→ Data
•••••

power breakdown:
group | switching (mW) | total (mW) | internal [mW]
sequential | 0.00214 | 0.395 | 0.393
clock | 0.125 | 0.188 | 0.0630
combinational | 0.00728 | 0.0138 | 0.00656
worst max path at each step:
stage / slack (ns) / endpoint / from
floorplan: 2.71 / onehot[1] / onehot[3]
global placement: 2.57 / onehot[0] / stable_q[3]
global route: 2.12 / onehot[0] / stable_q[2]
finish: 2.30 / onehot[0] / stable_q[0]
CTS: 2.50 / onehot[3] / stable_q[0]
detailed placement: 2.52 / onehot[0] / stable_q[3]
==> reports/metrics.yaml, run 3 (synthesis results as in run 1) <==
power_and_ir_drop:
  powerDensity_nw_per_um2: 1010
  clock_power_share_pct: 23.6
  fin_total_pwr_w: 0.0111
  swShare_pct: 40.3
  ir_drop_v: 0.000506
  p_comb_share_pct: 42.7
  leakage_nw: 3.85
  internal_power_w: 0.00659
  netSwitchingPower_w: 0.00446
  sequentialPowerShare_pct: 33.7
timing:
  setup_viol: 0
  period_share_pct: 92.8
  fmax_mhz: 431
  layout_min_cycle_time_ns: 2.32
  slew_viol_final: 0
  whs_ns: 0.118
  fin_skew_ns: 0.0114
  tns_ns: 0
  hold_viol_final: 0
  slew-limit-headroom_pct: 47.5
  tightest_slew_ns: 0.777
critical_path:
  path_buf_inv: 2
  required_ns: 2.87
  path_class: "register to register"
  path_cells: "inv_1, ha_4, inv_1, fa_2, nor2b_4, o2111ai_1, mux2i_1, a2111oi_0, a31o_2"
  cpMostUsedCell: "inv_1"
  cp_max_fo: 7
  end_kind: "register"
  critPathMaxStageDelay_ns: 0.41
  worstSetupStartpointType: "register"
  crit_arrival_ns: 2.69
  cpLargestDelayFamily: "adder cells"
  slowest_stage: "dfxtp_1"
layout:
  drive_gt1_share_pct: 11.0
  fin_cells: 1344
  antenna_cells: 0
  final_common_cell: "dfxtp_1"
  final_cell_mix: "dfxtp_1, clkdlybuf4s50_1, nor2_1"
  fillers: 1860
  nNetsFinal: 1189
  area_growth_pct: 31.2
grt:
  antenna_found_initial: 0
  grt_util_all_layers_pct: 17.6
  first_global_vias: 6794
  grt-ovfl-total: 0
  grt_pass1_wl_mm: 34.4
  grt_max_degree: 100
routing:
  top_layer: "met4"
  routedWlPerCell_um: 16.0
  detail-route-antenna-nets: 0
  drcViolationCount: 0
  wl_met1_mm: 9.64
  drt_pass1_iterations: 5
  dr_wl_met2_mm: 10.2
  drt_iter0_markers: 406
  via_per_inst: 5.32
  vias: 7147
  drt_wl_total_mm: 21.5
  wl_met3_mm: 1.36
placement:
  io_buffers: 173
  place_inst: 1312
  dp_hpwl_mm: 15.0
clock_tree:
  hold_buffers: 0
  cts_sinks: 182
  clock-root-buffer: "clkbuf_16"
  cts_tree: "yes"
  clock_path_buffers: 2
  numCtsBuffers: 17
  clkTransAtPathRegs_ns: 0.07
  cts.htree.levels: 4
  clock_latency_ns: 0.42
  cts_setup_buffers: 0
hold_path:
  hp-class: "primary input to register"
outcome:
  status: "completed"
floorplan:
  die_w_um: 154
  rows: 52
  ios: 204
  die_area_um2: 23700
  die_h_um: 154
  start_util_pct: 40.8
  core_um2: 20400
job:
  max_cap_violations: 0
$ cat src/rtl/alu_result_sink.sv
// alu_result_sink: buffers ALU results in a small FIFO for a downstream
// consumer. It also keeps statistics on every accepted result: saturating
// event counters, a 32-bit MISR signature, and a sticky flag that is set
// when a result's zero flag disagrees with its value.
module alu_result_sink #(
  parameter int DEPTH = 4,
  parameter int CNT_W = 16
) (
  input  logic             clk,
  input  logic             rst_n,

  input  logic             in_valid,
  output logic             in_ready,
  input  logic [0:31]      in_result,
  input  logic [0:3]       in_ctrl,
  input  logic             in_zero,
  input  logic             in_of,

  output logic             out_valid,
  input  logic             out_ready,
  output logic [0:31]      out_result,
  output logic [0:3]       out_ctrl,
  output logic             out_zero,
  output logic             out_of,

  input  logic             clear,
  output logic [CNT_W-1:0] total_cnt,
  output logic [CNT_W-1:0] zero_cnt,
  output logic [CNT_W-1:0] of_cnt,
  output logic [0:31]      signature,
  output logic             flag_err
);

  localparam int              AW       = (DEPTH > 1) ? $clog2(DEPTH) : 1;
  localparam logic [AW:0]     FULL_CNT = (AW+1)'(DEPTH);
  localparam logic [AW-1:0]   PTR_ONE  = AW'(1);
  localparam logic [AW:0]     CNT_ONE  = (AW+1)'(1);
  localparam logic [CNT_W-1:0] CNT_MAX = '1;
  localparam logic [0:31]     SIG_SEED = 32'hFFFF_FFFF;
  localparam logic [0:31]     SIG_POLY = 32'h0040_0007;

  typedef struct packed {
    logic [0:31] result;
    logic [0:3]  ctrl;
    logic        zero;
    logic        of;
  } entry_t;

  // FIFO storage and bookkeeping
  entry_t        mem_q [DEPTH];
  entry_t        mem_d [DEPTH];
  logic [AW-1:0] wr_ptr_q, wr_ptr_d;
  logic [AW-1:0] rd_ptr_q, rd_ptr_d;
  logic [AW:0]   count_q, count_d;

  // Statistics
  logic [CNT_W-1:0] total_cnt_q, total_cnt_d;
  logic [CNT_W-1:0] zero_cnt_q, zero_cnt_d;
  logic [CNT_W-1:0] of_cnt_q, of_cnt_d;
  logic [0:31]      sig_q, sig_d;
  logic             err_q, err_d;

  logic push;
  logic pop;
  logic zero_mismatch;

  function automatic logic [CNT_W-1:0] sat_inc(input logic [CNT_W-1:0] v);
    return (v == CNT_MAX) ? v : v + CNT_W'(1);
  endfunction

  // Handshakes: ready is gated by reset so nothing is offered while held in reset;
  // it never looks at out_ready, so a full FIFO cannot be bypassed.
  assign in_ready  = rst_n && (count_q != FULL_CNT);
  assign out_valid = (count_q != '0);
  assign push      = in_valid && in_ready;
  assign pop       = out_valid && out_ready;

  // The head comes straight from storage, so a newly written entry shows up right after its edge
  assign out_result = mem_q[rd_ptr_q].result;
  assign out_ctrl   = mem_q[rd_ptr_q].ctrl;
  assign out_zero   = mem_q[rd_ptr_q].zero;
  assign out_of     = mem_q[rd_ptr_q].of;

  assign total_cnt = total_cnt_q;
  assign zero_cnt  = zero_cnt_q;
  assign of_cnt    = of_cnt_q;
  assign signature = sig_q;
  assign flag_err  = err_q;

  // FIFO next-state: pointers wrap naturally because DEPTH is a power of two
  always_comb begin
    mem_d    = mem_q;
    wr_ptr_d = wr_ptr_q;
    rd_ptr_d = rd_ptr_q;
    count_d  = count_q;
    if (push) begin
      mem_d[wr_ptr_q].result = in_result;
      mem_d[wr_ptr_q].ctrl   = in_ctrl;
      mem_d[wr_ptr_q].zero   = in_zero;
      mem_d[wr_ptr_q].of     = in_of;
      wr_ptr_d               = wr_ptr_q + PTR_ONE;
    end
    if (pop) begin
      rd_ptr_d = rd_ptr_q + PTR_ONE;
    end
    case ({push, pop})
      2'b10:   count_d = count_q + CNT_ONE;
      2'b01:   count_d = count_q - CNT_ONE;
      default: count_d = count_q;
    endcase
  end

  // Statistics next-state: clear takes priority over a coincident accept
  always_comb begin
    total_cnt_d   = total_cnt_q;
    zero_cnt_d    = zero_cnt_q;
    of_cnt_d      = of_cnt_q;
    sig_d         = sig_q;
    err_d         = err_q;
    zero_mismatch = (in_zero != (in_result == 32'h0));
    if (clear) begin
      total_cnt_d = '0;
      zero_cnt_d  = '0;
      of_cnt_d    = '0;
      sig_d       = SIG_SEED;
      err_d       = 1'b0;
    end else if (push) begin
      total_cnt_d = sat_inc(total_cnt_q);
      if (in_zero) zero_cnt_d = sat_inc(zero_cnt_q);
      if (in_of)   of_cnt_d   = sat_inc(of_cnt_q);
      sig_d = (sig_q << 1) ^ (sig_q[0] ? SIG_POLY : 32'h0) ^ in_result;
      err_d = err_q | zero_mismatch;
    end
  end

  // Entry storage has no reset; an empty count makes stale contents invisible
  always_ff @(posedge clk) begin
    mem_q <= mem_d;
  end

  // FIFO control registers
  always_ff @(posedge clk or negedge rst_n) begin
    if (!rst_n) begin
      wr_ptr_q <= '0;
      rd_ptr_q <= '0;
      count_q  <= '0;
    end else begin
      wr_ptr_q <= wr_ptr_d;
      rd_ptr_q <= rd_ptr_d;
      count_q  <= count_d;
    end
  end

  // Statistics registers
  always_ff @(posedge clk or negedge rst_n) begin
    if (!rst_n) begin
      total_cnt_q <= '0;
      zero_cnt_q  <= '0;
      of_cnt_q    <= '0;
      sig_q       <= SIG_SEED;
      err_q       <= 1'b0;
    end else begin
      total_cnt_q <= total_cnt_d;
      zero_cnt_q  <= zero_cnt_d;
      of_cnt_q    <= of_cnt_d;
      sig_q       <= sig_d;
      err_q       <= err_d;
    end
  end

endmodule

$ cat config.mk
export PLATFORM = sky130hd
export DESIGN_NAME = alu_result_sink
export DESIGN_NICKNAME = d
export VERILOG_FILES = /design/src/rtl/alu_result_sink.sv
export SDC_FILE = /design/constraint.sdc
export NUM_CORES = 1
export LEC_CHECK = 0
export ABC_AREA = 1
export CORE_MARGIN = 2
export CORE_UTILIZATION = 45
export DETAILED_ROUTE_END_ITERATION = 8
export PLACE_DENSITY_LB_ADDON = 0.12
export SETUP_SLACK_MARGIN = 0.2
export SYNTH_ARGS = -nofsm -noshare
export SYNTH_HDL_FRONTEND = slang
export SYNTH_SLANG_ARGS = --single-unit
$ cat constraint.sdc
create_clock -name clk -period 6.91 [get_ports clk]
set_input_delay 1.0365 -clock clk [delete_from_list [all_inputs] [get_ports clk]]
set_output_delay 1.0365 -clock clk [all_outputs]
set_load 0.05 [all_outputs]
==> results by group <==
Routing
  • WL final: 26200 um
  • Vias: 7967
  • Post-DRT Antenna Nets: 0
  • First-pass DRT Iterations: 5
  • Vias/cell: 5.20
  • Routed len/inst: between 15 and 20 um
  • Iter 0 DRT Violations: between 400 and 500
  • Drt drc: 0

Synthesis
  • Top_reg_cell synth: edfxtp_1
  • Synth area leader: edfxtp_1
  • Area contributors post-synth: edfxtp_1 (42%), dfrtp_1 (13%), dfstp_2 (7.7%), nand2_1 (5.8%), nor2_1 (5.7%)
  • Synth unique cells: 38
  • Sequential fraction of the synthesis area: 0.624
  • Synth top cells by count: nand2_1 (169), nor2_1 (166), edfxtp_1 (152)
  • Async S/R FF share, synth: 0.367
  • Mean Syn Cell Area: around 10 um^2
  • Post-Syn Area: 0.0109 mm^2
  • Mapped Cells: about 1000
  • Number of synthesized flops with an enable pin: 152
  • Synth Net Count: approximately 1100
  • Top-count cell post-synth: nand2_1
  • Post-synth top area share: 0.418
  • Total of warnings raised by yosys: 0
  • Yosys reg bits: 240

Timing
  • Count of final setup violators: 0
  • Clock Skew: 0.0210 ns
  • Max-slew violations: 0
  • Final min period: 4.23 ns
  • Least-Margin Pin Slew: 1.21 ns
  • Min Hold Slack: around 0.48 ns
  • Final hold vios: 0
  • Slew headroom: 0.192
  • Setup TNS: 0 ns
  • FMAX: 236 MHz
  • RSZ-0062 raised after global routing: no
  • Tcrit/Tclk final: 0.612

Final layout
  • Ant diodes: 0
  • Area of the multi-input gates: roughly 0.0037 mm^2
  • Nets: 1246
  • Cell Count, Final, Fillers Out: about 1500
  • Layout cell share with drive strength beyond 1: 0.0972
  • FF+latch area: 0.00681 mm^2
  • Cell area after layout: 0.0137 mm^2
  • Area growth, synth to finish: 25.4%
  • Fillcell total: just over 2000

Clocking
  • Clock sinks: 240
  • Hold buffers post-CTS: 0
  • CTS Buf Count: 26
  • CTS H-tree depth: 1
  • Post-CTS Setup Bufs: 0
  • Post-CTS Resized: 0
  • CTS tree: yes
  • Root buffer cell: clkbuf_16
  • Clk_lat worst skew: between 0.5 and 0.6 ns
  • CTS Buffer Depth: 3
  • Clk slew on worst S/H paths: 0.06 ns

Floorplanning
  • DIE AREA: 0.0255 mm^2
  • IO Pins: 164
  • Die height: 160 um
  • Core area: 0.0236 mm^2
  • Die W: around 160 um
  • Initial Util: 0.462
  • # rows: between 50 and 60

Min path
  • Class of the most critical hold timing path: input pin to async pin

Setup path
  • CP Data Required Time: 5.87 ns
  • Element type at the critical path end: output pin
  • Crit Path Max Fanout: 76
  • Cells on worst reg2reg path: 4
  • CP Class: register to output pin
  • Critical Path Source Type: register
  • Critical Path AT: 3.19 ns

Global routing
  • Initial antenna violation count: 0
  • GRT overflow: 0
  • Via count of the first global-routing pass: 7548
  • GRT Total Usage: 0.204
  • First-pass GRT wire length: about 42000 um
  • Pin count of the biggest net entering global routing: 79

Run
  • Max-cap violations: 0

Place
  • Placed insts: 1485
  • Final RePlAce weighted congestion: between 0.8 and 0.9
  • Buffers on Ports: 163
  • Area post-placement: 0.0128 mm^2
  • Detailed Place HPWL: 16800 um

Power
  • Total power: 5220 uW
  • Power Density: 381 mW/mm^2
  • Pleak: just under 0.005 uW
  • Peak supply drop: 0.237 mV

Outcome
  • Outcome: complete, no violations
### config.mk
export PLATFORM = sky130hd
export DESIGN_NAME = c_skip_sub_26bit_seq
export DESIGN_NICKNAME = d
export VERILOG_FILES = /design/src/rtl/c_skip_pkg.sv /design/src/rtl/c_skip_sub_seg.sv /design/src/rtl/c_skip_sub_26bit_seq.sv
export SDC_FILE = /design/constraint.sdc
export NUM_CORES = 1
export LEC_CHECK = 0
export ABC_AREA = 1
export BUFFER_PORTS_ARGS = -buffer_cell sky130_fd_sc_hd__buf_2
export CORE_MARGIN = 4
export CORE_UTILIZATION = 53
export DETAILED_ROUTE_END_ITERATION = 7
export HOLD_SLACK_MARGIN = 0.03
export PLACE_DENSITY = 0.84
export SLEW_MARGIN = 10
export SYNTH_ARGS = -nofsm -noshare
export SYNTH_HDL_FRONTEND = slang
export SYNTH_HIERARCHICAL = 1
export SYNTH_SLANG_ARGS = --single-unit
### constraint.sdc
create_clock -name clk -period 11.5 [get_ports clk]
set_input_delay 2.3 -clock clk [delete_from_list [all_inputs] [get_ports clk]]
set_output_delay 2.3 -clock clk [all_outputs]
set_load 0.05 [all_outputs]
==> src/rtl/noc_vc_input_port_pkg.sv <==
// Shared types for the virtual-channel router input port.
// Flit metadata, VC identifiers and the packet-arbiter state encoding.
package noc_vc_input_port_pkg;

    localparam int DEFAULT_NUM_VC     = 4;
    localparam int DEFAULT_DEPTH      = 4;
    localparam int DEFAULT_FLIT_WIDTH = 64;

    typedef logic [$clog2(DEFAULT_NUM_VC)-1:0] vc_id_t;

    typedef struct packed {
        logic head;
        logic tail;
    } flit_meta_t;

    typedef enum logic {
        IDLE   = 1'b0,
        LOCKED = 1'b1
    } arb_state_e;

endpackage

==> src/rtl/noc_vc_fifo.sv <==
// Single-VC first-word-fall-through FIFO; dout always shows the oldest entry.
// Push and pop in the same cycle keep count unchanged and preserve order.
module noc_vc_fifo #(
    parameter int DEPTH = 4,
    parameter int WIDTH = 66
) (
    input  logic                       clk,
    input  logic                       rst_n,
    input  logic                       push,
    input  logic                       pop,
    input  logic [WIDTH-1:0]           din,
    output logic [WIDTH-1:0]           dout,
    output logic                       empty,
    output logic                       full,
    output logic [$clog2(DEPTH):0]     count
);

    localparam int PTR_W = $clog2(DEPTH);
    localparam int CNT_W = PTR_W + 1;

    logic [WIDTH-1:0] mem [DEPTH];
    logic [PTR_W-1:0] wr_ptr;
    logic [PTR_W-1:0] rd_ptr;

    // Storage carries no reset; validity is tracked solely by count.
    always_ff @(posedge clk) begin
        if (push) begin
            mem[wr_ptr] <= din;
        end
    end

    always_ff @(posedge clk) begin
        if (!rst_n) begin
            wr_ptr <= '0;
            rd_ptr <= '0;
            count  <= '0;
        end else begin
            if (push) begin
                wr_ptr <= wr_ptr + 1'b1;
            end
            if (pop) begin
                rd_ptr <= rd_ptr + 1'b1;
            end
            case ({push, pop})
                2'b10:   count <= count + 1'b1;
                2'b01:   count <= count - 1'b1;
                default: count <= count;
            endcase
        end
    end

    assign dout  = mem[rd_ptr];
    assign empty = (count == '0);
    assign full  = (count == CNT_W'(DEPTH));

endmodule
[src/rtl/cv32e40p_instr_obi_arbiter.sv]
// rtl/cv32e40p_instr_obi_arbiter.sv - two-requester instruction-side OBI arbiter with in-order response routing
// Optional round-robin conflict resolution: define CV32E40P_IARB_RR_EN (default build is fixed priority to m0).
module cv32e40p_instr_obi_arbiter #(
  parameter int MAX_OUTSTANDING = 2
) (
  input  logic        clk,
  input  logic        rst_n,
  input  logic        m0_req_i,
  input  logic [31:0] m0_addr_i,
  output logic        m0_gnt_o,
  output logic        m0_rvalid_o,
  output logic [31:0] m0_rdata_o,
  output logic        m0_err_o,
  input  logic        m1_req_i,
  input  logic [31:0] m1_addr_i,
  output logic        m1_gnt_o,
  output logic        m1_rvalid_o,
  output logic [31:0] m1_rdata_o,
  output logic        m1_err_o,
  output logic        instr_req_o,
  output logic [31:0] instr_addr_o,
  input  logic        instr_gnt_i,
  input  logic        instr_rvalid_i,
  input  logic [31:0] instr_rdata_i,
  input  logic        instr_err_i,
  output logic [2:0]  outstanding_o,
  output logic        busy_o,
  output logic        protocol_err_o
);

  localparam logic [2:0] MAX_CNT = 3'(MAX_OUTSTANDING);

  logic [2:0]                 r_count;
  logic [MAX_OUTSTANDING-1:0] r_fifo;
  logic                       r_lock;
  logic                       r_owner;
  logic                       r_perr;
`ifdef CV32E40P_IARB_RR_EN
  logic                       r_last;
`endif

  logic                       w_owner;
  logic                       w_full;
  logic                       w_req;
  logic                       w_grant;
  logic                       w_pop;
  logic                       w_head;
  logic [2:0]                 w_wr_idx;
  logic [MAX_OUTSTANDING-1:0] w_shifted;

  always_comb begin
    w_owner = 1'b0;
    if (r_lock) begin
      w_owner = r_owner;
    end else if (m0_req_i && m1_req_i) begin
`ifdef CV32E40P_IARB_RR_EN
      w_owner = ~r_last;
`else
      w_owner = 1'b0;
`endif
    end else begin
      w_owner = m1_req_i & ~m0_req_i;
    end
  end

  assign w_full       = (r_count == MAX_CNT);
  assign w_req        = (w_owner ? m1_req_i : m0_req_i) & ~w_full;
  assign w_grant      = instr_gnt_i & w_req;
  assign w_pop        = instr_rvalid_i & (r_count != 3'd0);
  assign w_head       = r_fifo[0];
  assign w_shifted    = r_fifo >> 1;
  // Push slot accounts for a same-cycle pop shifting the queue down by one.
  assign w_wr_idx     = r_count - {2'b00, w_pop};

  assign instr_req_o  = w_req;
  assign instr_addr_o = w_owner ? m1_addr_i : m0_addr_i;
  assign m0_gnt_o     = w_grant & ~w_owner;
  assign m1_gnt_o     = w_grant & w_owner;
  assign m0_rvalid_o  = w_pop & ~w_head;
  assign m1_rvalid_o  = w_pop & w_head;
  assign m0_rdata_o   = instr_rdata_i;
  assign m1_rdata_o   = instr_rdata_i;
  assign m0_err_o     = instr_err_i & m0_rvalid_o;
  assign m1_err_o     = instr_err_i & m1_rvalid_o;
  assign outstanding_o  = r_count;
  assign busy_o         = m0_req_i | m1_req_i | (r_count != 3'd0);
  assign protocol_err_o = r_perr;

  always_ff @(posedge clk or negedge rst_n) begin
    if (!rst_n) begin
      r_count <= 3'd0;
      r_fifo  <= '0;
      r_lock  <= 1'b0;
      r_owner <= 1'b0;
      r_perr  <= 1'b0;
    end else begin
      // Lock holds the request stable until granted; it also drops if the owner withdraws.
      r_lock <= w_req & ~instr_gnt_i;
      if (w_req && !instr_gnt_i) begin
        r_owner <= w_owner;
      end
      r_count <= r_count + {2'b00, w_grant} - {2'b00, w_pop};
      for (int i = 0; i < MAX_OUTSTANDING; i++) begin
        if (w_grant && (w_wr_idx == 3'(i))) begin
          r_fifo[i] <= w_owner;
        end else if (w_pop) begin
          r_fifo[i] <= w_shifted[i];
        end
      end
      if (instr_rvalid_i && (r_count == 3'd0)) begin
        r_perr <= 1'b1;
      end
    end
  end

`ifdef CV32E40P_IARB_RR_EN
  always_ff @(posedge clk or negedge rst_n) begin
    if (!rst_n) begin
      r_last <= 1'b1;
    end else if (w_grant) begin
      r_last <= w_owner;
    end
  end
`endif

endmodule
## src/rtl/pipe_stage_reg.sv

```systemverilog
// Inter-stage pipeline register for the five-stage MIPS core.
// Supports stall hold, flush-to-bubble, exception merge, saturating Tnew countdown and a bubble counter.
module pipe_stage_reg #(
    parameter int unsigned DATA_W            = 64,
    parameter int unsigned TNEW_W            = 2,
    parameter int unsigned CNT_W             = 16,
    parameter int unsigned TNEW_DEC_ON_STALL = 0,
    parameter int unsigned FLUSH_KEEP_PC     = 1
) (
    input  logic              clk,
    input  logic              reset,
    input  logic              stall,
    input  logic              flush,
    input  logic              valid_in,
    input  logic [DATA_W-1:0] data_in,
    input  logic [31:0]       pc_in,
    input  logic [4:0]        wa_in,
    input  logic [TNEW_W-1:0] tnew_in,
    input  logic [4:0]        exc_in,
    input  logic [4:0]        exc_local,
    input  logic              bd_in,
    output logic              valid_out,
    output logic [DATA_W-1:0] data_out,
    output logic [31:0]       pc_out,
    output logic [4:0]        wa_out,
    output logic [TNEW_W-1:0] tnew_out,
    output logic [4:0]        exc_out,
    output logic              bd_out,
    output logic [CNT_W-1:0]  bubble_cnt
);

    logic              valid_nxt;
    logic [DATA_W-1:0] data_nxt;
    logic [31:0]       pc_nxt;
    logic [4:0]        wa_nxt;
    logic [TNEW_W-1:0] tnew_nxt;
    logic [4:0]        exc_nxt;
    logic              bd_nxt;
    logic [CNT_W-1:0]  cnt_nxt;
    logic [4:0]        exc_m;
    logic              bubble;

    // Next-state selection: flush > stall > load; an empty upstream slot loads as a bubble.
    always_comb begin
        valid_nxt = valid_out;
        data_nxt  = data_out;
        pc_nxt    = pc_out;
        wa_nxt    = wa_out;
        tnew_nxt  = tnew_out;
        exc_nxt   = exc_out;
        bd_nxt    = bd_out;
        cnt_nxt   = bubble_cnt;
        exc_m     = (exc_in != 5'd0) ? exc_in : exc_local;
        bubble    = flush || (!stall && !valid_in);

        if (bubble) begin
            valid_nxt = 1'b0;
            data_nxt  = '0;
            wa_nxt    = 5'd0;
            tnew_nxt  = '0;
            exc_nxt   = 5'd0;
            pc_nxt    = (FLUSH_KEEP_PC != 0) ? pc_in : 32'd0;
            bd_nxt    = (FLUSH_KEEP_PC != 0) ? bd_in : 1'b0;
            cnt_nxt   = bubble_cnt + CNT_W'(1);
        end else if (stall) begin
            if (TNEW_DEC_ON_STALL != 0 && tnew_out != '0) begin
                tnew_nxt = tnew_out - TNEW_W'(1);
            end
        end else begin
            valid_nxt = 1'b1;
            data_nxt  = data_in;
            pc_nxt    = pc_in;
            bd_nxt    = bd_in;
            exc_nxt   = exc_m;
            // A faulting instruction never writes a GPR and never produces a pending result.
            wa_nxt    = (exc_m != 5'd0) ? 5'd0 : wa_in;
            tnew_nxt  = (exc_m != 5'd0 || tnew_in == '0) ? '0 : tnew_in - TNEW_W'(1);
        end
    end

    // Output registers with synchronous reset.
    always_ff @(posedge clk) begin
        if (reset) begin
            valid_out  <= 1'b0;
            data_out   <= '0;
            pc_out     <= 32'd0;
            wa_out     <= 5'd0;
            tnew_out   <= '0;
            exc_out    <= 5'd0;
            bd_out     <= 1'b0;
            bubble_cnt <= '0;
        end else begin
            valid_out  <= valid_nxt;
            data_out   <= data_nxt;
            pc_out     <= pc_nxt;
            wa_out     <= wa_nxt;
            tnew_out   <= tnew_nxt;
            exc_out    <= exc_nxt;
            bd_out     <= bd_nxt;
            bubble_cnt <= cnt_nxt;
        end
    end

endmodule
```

•••••

→ Work task
Using the entries above, find all lines with "onehot". Copy them.

→ Worked solution
floorplan: 2.71 / onehot[1] / onehot[3]
global placement: 2.57 / onehot[0] / stable_q[3]
global route: 2.12 / onehot[0] / stable_q[2]
finish: 2.30 / onehot[0] / stable_q[0]
CTS: 2.50 / onehot[3] / stable_q[0]
detailed placement: 2.52 / onehot[0] / stable_q[3]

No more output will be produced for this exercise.